Além dos espanhóis que chegaram domingo, o governo de Pedro Sanchéz anunciou que os 28 espanhóis ainda detidos em Israel devem regressar esta segunda-feira. O ministro dos Negócios Estrangeiros, José Manuel Albares, revelou à Catalunya Radio que o grupo deverá embarcar assim que possível, sem confirmar hora exata.
Israel já deportou desde sábado cerca de 170 ativistas da flotilha, incluindo 21 espanhóis, quatro portugueses e quatro holandeses. As autoridades israelitas anunciaram que mais 170 serão deportados, enquanto pelo menos 22 permanecem em greve de fome em protesto contra a detenção. A Federação Internacional dos Direitos Humanos denunciou maus-tratos, violência física, assédio verbal, privação de água, comida e medicamentos, classificando as condições como tortura e violação do direito internacional.
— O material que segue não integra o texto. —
===== src/rtl/instr_fetch_unit.sv =====
// Fetch stage: in-order imem requests, prefetch FIFO, PC redirect and flush.
// Define IFETCH_BOOT_EN to start fetching at BOOT_PC straight out of reset.
module instr_fetch_unit #(
    parameter int ADDR_W = 16,
    parameter int DATA_W = 32,
    parameter int DEPTH  = 4,
    parameter logic [ADDR_W-1:0] BOOT_PC = '0
) (
    input  logic              clk,
    input  logic              rst,
    input  logic              set_pc,
    input  logic [ADDR_W-1:0] new_pc,
    input  logic              request_pc,
    output logic              imem_req,
    output logic [ADDR_W-1:0] imem_addr,
    input  logic              imem_gnt,
    input  logic              imem_rvalid,
    input  logic [DATA_W-1:0] imem_rdata,
    output logic              instr_valid,
    output logic [DATA_W-1:0] instr,
    output logic [ADDR_W-1:0] instr_pc,
    input  logic              instr_ready
);
    localparam int PW = (DEPTH > 1) ? $clog2(DEPTH) : 1;
    localparam int CW = PW + 1;
    localparam int DW = 8;

`ifdef IFETCH_BOOT_EN
    localparam bit BOOT_EN = 1'b1;
`else
    localparam bit BOOT_EN = 1'b0;
`endif

    typedef enum logic {
        WAIT_PC,
        RUN
    } state_e;

    localparam state_e RST_STATE = BOOT_EN ? RUN : WAIT_PC;
    localparam logic [ADDR_W-1:0] RST_PC = BOOT_EN ? BOOT_PC : '0;

    state_e            state_q, state_d;
    logic [ADDR_W-1:0] fetch_pc_q, fetch_pc_d;
    logic [ADDR_W-1:0] resp_pc_q, resp_pc_d;
    logic [CW-1:0]     inflight_q, inflight_d;
    logic [DW-1:0]     discard_q, discard_d;
    logic              req_q, req_d;
    logic [PW-1:0]     wptr_q, wptr_d;
    logic [PW-1:0]     rptr_q, rptr_d;
    logic [CW-1:0]     count_q, count_d;
    logic [DATA_W-1:0] data_q [DEPTH];
    logic [ADDR_W-1:0] pc_q [DEPTH];

    logic          flush;
    logic          grant;
    logic          push;
    logic          pop;
    logic [CW:0]   credit;

    assign imem_addr   = fetch_pc_q;
    assign instr_valid = (count_q != '0);
    assign instr       = data_q[rptr_q];
    assign instr_pc    = pc_q[rptr_q];

    always_comb begin
        state_d    = state_q;
        fetch_pc_d = fetch_pc_q;
        resp_pc_d  = resp_pc_q;
        inflight_d = inflight_q;
        discard_d  = discard_q;
        wptr_d     = wptr_q;
        rptr_d     = rptr_q;
        count_d    = count_q;
        push       = 1'b0;
        flush      = set_pc || (state_q == RUN && request_pc);
        imem_req   = req_q && !flush;
        grant      = imem_req && imem_gnt;
        pop        = instr_valid && instr_ready && !flush;

        if (flush) begin
            state_d = set_pc ? RUN : WAIT_PC;
            if (set_pc) begin
                fetch_pc_d = new_pc;
                resp_pc_d  = new_pc;
            end
            // Everything outstanding now belongs to the old stream
            discard_d  = discard_q + DW'(inflight_q) + DW'(grant)
                       - DW'(imem_rvalid);
            inflight_d = '0;
            wptr_d     = '0;
            rptr_d     = '0;
            count_d    = '0;
        end else begin
            if (grant) begin
                fetch_pc_d = fetch_pc_q + ADDR_W'(1);
            end
            if (imem_rvalid) begin
                if (discard_q != '0) begin
                    discard_d = discard_q - DW'(1);
                end else begin
                    push = 1'b1;
                end
            end
            inflight_d = inflight_q + CW'(grant) - CW'(push);
            if (push) begin
                wptr_d    = wptr_q + PW'(1);
                resp_pc_d = resp_pc_q + ADDR_W'(1);
            end
            if (pop) begin
                rptr_d = rptr_q + PW'(1);
            end
            count_d = count_q + CW'(push) - CW'(pop);
        end

        // Credit only shrinks without a grant, so a raised request stays legal
        credit = {1'b0, count_d} + {1'b0, inflight_d};
        req_d  = (state_d == RUN) && (credit < (CW+1)'(DEPTH));
    end

    always_ff @(posedge clk or posedge rst) begin
        if (rst) begin
            state_q    <= RST_STATE;
            fetch_pc_q <= RST_PC;
            resp_pc_q  <= RST_PC;
            inflight_q <= '0;
            discard_q  <= '0;
            req_q      <= 1'b0;
            wptr_q     <= '0;
            rptr_q     <= '0;
            count_q    <= '0;
            for (int i = 0; i < DEPTH; i++) begin
                data_q[i] <= '0;
                pc_q[i]   <= '0;
            end
        end else begin
            state_q    <= state_d;
            fetch_pc_q <= fetch_pc_d;
            resp_pc_q  <= resp_pc_d;
            inflight_q <= inflight_d;
            discard_q  <= discard_d;
            req_q      <= req_d;
            wptr_q     <= wptr_d;
            rptr_q     <= rptr_d;
            count_q    <= count_d;
            if (push) begin
                data_q[wptr_q] <= imem_rdata;
                pc_q[wptr_q]   <= resp_pc_q;
            end
        end
    end

endmodule


===== config.mk =====
export PLATFORM = sky130hd
export DESIGN_NAME = instr_fetch_unit
export DESIGN_NICKNAME = d
export VERILOG_FILES = /design/src/rtl/instr_fetch_unit.sv
export SDC_FILE = /design/constraint.sdc
export NUM_CORES = 1
export LEC_CHECK = 0
export BUFFER_PORTS_ARGS = -buffer_cell sky130_fd_sc_hd__buf_2
export CAP_MARGIN = 20
export CORE_MARGIN = 2
export CORE_UTILIZATION = 41
export CTS_BUF_LIST = sky130_fd_sc_hd__clkbuf_16
export DETAILED_ROUTE_END_ITERATION = 10
export PLACE_DENSITY_LB_ADDON = 0.05
export SYNTH_ARGS = -nofsm -noshare
export SYNTH_HDL_FRONTEND = slang
export SYNTH_SLANG_ARGS = --single-unit

===== constraint.sdc =====
create_clock -name clk -period 21.6 [get_ports clk]
set_input_delay 3.24 -clock clk [delete_from_list [all_inputs] [get_ports clk]]
set_output_delay 3.24 -clock clk [all_outputs]
set_load 0.02 [all_outputs]

==> results of run 1 <==
==> per-stage QoR <==
stage / power (mW) / utilization / std cells
global placement: 0.7498 / 0.4544 / 1336
finish: 1.195 / 0.4880 / 1389
global route: 1.266 / 0.4880 / 1389
CTS: 1.213 / 0.4860 / 1387
floorplan: 0.6861 / - / 877
detailed placement: 0.7510 / 0.4544 / 1336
O Ministério dos Negócios Estrangeiros português confirmou que os ativistas regressaram sob acompanhamento diplomático e que a embaixadora em Telavive, Helena Paiva, visitou os detidos e protestou junto das autoridades israelitas. O primeiro-ministro, Luís Montenegro, afirmou que esperava que o regresso dos portugueses decorresse “sem incidentes”, enquanto Mariana Mortágua e os colegas sublinharam que a missão humanitária e a denúncia das condições de detenção têm continuidade no regresso a Portugal.